▸ WHAT IS REQUIRED
Scan the listing for the word "struct" and report every line that contains it.

▸ DATA PROVIDED

------------------------------

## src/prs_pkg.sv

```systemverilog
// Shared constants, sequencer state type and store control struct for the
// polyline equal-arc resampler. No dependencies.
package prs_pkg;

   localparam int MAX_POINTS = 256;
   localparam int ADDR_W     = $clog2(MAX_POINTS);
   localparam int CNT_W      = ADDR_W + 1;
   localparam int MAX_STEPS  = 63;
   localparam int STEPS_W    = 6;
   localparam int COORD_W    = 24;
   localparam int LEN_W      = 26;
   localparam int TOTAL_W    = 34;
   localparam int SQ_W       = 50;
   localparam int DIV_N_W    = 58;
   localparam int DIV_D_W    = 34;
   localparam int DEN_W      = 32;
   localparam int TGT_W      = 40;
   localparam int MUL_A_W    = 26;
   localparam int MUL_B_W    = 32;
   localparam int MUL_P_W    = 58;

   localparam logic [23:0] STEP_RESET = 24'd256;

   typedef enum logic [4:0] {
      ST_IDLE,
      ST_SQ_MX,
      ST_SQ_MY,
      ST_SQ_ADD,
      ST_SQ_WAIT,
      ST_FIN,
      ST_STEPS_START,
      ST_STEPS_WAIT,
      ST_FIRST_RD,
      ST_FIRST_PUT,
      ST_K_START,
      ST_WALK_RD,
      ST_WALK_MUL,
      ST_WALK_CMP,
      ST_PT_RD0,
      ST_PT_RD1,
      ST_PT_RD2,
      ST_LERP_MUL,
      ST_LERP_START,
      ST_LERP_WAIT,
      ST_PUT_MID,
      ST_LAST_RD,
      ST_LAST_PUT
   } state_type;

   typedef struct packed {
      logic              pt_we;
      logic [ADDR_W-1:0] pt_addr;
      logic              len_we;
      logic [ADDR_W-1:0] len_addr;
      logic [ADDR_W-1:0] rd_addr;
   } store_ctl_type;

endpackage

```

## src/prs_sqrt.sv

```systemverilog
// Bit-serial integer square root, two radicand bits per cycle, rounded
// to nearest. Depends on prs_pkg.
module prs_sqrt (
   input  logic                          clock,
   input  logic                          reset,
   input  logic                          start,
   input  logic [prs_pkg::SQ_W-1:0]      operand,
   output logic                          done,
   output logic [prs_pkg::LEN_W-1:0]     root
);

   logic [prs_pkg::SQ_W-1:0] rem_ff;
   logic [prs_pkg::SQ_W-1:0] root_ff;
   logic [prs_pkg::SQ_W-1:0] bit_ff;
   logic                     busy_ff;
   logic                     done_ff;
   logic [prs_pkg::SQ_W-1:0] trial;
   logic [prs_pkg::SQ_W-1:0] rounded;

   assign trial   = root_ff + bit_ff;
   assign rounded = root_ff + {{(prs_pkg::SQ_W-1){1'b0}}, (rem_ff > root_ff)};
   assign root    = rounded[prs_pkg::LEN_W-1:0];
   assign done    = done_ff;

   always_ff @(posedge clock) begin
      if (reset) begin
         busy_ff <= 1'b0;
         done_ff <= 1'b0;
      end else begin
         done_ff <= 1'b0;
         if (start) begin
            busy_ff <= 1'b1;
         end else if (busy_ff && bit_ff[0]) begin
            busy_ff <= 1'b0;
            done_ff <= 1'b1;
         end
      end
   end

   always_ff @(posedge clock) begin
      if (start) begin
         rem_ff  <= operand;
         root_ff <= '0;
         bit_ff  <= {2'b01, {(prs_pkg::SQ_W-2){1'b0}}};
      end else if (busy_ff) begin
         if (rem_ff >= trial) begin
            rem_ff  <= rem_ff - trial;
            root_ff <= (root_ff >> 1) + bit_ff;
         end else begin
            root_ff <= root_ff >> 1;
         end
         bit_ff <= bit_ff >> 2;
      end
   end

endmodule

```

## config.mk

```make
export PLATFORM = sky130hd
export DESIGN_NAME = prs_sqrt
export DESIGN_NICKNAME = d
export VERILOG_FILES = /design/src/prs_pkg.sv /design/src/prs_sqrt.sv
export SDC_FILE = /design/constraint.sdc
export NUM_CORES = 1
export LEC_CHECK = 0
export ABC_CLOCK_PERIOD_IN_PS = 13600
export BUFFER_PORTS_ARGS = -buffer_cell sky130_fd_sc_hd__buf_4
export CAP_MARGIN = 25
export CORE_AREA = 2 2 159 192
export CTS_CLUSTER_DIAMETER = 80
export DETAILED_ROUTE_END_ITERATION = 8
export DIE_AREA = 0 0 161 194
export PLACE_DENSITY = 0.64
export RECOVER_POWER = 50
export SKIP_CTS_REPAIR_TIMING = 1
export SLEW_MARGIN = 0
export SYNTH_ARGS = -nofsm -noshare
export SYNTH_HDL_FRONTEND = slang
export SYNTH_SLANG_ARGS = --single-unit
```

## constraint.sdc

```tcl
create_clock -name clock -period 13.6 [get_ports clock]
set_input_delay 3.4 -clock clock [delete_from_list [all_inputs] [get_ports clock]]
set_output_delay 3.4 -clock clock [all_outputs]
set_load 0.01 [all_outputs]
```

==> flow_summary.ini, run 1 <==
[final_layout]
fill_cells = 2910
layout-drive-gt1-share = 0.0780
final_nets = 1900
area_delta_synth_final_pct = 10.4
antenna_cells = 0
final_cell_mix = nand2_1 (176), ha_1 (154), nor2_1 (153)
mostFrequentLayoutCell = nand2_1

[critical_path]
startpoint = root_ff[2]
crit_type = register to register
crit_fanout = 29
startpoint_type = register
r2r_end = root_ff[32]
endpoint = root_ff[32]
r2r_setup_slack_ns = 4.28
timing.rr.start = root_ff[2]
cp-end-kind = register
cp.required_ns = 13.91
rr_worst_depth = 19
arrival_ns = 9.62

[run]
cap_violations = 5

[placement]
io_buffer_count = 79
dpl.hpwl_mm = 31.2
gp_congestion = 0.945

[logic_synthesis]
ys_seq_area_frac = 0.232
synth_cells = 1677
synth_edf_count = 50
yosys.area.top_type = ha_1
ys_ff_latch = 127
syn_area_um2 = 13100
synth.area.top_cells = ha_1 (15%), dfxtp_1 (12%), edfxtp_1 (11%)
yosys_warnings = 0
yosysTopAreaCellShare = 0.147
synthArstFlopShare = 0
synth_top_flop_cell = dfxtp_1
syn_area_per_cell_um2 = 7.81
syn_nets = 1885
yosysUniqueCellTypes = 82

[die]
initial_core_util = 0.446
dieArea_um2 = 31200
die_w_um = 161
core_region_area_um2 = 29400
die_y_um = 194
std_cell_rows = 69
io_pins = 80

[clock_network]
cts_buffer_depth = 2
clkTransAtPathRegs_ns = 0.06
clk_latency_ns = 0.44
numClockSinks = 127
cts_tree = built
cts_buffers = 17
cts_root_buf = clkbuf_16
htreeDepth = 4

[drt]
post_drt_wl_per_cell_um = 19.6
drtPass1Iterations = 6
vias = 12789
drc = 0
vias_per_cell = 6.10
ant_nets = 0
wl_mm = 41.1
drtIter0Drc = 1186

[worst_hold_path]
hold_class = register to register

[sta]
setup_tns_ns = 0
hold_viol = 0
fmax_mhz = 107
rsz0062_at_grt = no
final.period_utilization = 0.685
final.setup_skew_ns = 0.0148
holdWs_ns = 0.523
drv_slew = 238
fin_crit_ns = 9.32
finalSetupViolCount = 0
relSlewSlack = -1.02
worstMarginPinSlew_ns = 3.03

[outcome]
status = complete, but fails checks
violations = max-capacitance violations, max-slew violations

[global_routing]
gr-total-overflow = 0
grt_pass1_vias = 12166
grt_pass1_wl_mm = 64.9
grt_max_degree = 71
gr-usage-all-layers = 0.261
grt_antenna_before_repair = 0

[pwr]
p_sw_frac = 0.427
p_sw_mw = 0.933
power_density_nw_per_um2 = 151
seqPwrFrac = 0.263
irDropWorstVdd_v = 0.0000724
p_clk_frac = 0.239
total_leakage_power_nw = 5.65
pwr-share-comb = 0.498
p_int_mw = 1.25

------------------------------

▸ RESULT
// Shared constants, sequencer state type and store control struct for the
   typedef struct packed {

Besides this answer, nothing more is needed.